WHAT THE TASK ASKS
Every line in the listing below that holds the word "fire" should be returned.

WORKING DATA
What follows belongs to an exercise in optimizing a design on an open flow for small area, a short achievable clock period and few clock cycles; a production flow would make more cautious choices.
No functional check of the RTL was part of any run shown here.
Power figures rest on the tool's default switching activity, not on a simulated workload.

==> flow/design.v <==
module pm25_codec (
    input  wire         clk,
    input  wire         rst,         
    input  wire         req_valid,
    input  wire [31:0]  req_word,
    input  wire [5:0]   req_nops,    
    input  wire [255:0] req_ops,     
    output wire         busy,
    input  wire         rx_valid,
    input  wire [1:0]   rx_kind,     
    input  wire [7:0]   rx_byte,
    output wire         rx_ready,
    output reg  [2:0]   st,
    output reg  [1:0]   rop,
    output wire [7:0]   nrx,
    output reg          len_vld,
    output wire [15:0]  lenf_r,
    output reg          lmatch,
    output reg          csc_vld,
    output wire [15:0]  csc,
    output reg          csr_vld,
    output reg  [15:0]  csr,
    output wire [5:0]   flen,
    output wire [255:0] fbuf,
    output reg          cbuf_vld,
    output wire [55:0]  cbuf
);
    localparam [2:0] ST_OK      = 3'd0,
                     ST_TIMEOUT = 3'd1,
                     ST_LENMIS  = 3'd2,
                     ST_CSUM    = 3'd3,
                     ST_TERR    = 3'd4,
                     ST_ILLEGAL = 3'd6,
                     ST_NONE    = 3'd7;
    reg         s_h0, s_h1, s_lh, s_ll, s_bd, s_vs, s_vc, s_en;
    reg         busy_r;      
    reg         busy_o;      
    reg         busy_n;      
    reg         rxr;         
    reg         pol;         
    reg  [7:0]  tg;          
    reg  [5:0]  em4;         
    reg  [5:0]  idx;         
    reg         fsy;         
    reg         fsyn;        
    reg  [6:0]  cnt;         
    reg  [12:0] acc;         
    reg         cscz;        
    reg  [239:0] fb;         
    reg  [23:0] cbd;         
    reg  [9:0]  cck;         
    reg         cv1, cv0;    
    reg  [255:0] vsr;        
    reg  [3:0]  vm;          
    reg         vl;          
    reg  [8:0]  s01, s23;    
    reg         tl;          
    reg         lastr;       
    assign busy     = busy_o;
    assign rx_ready = rxr;
    assign nrx      = {busy_n, cnt};
    assign flen     = idx;
    assign csc      = {cscz, cscz, cscz, acc};
    assign fbuf[7:0]   = {fsyn, fsy, fsyn, fsyn, fsyn, fsyn, fsy, fsyn};   
    assign fbuf[15:8]  = {fsyn, fsy, fsyn, fsyn, fsy, fsy, fsyn, fsy};     
    assign fbuf[255:16] = fb;
    assign lenf_r = {fb[7:0], fb[15:8]};
    assign cbuf[7:0]   = {cv0, cv1, cv0, cv0, cv0, cv0, cv1, cv0};         
    assign cbuf[15:8]  = {cv0, cv1, cv0, cv0, cv1, cv1, cv0, cv1};         
    assign cbuf[39:16] = cbd;
    assign cbuf[47:40] = {cv0, cv0, cv0, cv0, cv0, cv0, cck[9:8]};
    assign cbuf[55:48] = cck[7:0];
    wire [3:0]  w_op    = req_word[3:0];
    wire [7:0]  w_arg8  = req_word[15:8];
    wire [15:0] w_arg16 = req_word[31:16];
    wire sync_ok = (w_op == 4'h1) && (req_word[7:5] == 3'b000) &&
                   (w_arg16 == 16'h0000) && (w_arg8 >= 8'd6) && (w_arg8 <= 8'd32);
    wire enc_ok  = (w_op == 4'h2) && (req_word[7:4] == 4'h0);
    wire ver_ok  = (w_op == 4'h3) && (req_word[7:4] == 4'h0) &&
                   (w_arg16 == 16'h0000) && (w_arg8 >= 8'd2) && (w_arg8 <= 8'd32) &&
                   ({2'b00, req_nops} == w_arg8);
    wire [9:0]  enc_sum = 10'h08F + {2'b00, tg} + {2'b00, csr[15:8]} +
                          {2'b00, csr[7:0]};
    wire take = req_valid && !busy_r;
    wire        fire  = rx_valid && rxr;
    wire        isb   = (rx_kind == 2'd0);
    wire        istmo = (rx_kind == 2'd1);
    wire        b42   = (rx_byte == 8'h42);
    wire        b4d   = (rx_byte == 8'h4D);
    wire        at2e  = (cnt == {tg[5:0], 1'b0});    
    wire        at2e1 = (cnt == {tg[5:0], 1'b1});    
    wire        hunt  = s_h0 || s_h1;
    wire        stor  = s_lh || s_ll || s_bd;   
    wire        hi0   = (fb[7:0] == 8'h00);
    wire        lm    = hi0 && (rx_byte == {2'b00, em4});
    wire        lless = hi0 && (rx_byte < {2'b00, em4});
    wire [5:0]  tbody = tl ? (fb[13:8] + 6'd4) : tg[5:0];
    wire        lastb = s_bd && lastr;
    wire        lastl = s_ll && pol && hi0 && (rx_byte == 8'h00);
    wire        ckhi  = (acc[12:8] == csr[4:0]) && (csr[7:5] == 3'd0);
    wire        ckok  = ckhi && (rx_byte == acc[7:0]);
    wire [7:0]  v0 = vm[0] ? vsr[7:0]   : 8'd0;
    wire [7:0]  v1 = vm[1] ? vsr[15:8]  : 8'd0;
    wire [7:0]  v2 = vm[2] ? vsr[23:16] : 8'd0;
    wire [7:0]  v3 = vm[3] ? vsr[31:24] : 8'd0;
    wire [12:0] vacc = acc + {4'd0, s01} + {4'd0, s23};
    wire [15:0] q1 = {3'd0, acc}, q2 = {7'd0, s01}, q3 = {7'd0, s23};
    wire [15:0] qs = q1 ^ q2 ^ q3;
    wire [15:0] qc = {(q1[14:0] & q2[14:0]) | (q1[14:0] & q3[14:0]) | (q2[14:0] & q3[14:0]), 1'b0};
    wire [15:0] qneed = qs ^ qc ^ csr;
    wire [15:0] qgen  = (qs & qc) | ((qs | qc) & ~csr);
    wire        veq   = (qneed == {qgen[14:0], 1'b0});
    reg  [15:0] vcsr;
    always @(*) begin
        case (tg[2:0])
            3'd2:    vcsr = {vsr[7:0],   vsr[15:8]};
            3'd3:    vcsr = {vsr[15:8],  vsr[23:16]};
            3'd4:    vcsr = {vsr[23:16], vsr[31:24]};
            3'd5:    vcsr = {vsr[31:24], vsr[39:32]};
            default: vcsr = {vsr[39:32], vsr[47:40]};
        endcase
    end
    always @(posedge clk) begin
        if (rst) begin
            {s_h0, s_h1, s_lh, s_ll, s_bd, s_vs, s_vc, s_en} <= 8'd0;
            busy_r <= 1'b0;
            busy_o <= 1'b0;
            busy_n <= 1'b0;
            rxr    <= 1'b0;
            st       <= ST_NONE;
            rop      <= 2'd0;
            cnt      <= 7'd0;
            idx      <= 6'd0;
            fsy      <= 1'b0;
            fsyn     <= 1'b1;
            len_vld  <= 1'b0;
            csc_vld  <= 1'b0;
            cscz     <= 1'b1;
            csr_vld  <= 1'b0;
            cbuf_vld <= 1'b0;
            cv1      <= 1'b0;
            cv0      <= 1'b1;
        end else if (fire) begin
            cnt <= cnt + 7'd1;
            if (!isb) begin
                {s_h0, s_h1, s_lh, s_ll, s_bd, s_vs, s_vc, s_en} <= 8'd0;
                busy_r <= 1'b0;
                busy_o <= 1'b0;
                busy_n <= 1'b0;
                rxr    <= 1'b0;
                st  <= istmo ? ST_TIMEOUT : ST_TERR;
                rop <= 2'd1;
            end else begin
                if (stor)
                    idx <= idx + 6'd1;
                if (s_h0) begin
                    if (b42) begin
                        s_h0 <= 1'b0;
                        s_h1 <= 1'b1;
                    end else if (at2e) begin
                        {s_h0, s_h1, s_lh, s_ll, s_bd, s_vs, s_vc, s_en} <= 8'd0;
                        busy_r <= 1'b0;
                        busy_o <= 1'b0;
                        busy_n <= 1'b0;
                        rxr    <= 1'b0;
                        st  <= ST_TIMEOUT;
                        rop <= 2'd1;
                    end
                end
                if (s_h1) begin
                    if (b4d) begin
                        s_h1 <= 1'b0;
                        s_lh <= 1'b1;
                        idx  <= 6'd2;
                        fsy  <= 1'b1;
                        fsyn <= 1'b0;
                    end else if (at2e1 || (!b42 && at2e)) begin
                        {s_h0, s_h1, s_lh, s_ll, s_bd, s_vs, s_vc, s_en} <= 8'd0;
                        busy_r <= 1'b0;
                        busy_o <= 1'b0;
                        busy_n <= 1'b0;
                        rxr    <= 1'b0;
                        st  <= ST_TIMEOUT;
                        rop <= 2'd1;
                    end else if (!b42) begin
                        s_h1 <= 1'b0;
                        s_h0 <= 1'b1;
                    end
                end
                if (s_lh) begin
                    s_lh <= 1'b0;
                    s_ll <= 1'b1;
                end
                if (s_ll) begin
                    len_vld <= 1'b1;
                    s_ll    <= 1'b0;
                    if (!pol && !lm) begin
                        {s_h0, s_h1, s_lh, s_ll, s_bd, s_vs, s_vc, s_en} <= 8'd0;
                        busy_r <= 1'b0;
                        busy_o <= 1'b0;
                        busy_n <= 1'b0;
                        rxr    <= 1'b0;
                        st  <= ST_LENMIS;
                        rop <= 2'd1;
                    end else if (!lastl) begin
                        s_bd <= 1'b1;
                    end
                end
                if (lastb || lastl) begin
                    {s_h0, s_h1, s_lh, s_ll, s_bd, s_vs, s_vc, s_en} <= 8'd0;
                    busy_r <= 1'b0;
                    busy_o <= 1'b0;
                    busy_n <= 1'b0;
                    rxr    <= 1'b0;
                    csc_vld <= 1'b1;
                    cscz    <= 1'b0;
                    csr_vld <= 1'b1;
                    st      <= ckok ? ST_OK : ST_CSUM;
                    rop     <= 2'd1;
                end
            end
        end else if (take) begin
            len_vld <= 1'b0;
            csc_vld <= 1'b0;
            cscz    <= 1'b1;
            csr_vld <= 1'b0;
            cnt     <= 7'd0;
            if (sync_ok) begin
                s_h0   <= 1'b1;
                busy_r <= 1'b1;
                busy_o <= 1'b1;
                busy_n <= 1'b1;
                rxr    <= 1'b1;
                idx    <= 6'd0;
                fsy    <= 1'b0;
                fsyn   <= 1'b1;
            end else if (enc_ok) begin
                s_en   <= 1'b1;
                busy_r <= 1'b1;
                busy_o <= 1'b1;
                busy_n <= 1'b1;
            end else if (ver_ok) begin
                s_vs   <= 1'b1;
                busy_r <= 1'b1;
                busy_o <= 1'b1;
                busy_n <= 1'b1;
            end else begin
                st  <= ST_ILLEGAL;
                rop <= 2'd0;
            end
        end else if (s_en) begin
            {s_h0, s_h1, s_lh, s_ll, s_bd, s_vs, s_vc, s_en} <= 8'd0;
            busy_r   <= 1'b0;
            busy_o   <= 1'b0;
            busy_n   <= 1'b0;
            cbuf_vld <= 1'b1;
            cv1      <= 1'b1;
            cv0      <= 1'b0;
            csc_vld  <= 1'b1;
            cscz     <= 1'b0;
            st       <= ST_OK;
            rop      <= 2'd2;
        end else if (s_vs) begin
            if (vl) begin
                s_vs <= 1'b0;
                s_vc <= 1'b1;
            end
        end else if (s_vc) begin
            {s_h0, s_h1, s_lh, s_ll, s_bd, s_vs, s_vc, s_en} <= 8'd0;
            busy_r <= 1'b0;
            busy_o <= 1'b0;
            busy_n <= 1'b0;
            rxr    <= 1'b0;
            csc_vld <= 1'b1;
            cscz    <= 1'b0;
            csr_vld <= 1'b1;
            st      <= veq ? ST_OK : ST_CSUM;
            rop     <= 2'd3;
        end
    end
    always @(posedge clk) begin
        if (fire) begin
            csr <= {csr[7:0], rx_byte};
            if (hunt)
                acc <= 13'h042;
            else if (stor && !lastb)
                acc <= acc + {5'd0, csr[7:0]};
        end else if (take) begin
            tg  <= w_arg8;
            em4 <= w_arg8[5:0] - 6'd4;
            csr <= w_arg16;
            pol <= req_word[4];
            acc <= 13'd0;
            s01 <= 9'd0;
            s23 <= 9'd0;
            vm  <= {w_arg8[5:0] >= 6'd6, w_arg8[5:0] >= 6'd5,
                    w_arg8[5:0] >= 6'd4, w_arg8[5:0] >= 6'd3};
            vl  <= (w_arg8[5:0] <= 6'd6);
        end else if (s_en) begin
            acc <= {3'd0, enc_sum};
        end else if (s_vs || s_vc) begin
            tg[5:0] <= tg[5:0] - 6'd4;
            acc <= vacc;
            s01 <= {1'b0, v0} + {1'b0, v1};
            s23 <= {1'b0, v2} + {1'b0, v3};
            vm  <= {tg[5:0] >= 6'd10, tg[5:0] >= 6'd9, tg[5:0] >= 6'd8, tg[5:0] >= 6'd7};
            vl  <= (tg[5:0] <= 6'd10);
            if (s_vs)
                csr <= vcsr;
        end
        if (s_bd)
            tg[5:0] <= tbody;
        if (fire && s_ll) begin
            tl    <= pol && lless;
            lastr <= pol && hi0 && (rx_byte == 8'h01);
        end
        if (fire && s_bd)
            lastr <= (idx + 6'd2 == tbody);
        if (s_ll && fire)
            lmatch <= lm;
    end
    always @(posedge clk) begin
        if (s_en) begin
            cbd <= {csr[7:0], csr[15:8], tg};
            cck <= enc_sum;
        end
    end
    genvar g;
    generate
        for (g = 2; g < 32; g = g + 1) begin : g_fb
            always @(posedge clk)
                if (stor && idx[4:0] == g)
                    fb[8*g-9:8*g-16] <= rx_byte;
        end
    endgenerate
    always @(posedge clk) begin
        vsr[255:224] <= req_ops[255:224];
        if (s_vs)
            vsr[223:0] <= vsr[255:32];
        else
            vsr[223:0] <= req_ops[223:0];
    end
endmodule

TASK SOLUTION
    wire        fire  = rx_valid && rxr;
        end else if (fire) begin
        if (fire) begin
        if (fire && s_ll) begin
        if (fire && s_bd)
        if (s_ll && fire)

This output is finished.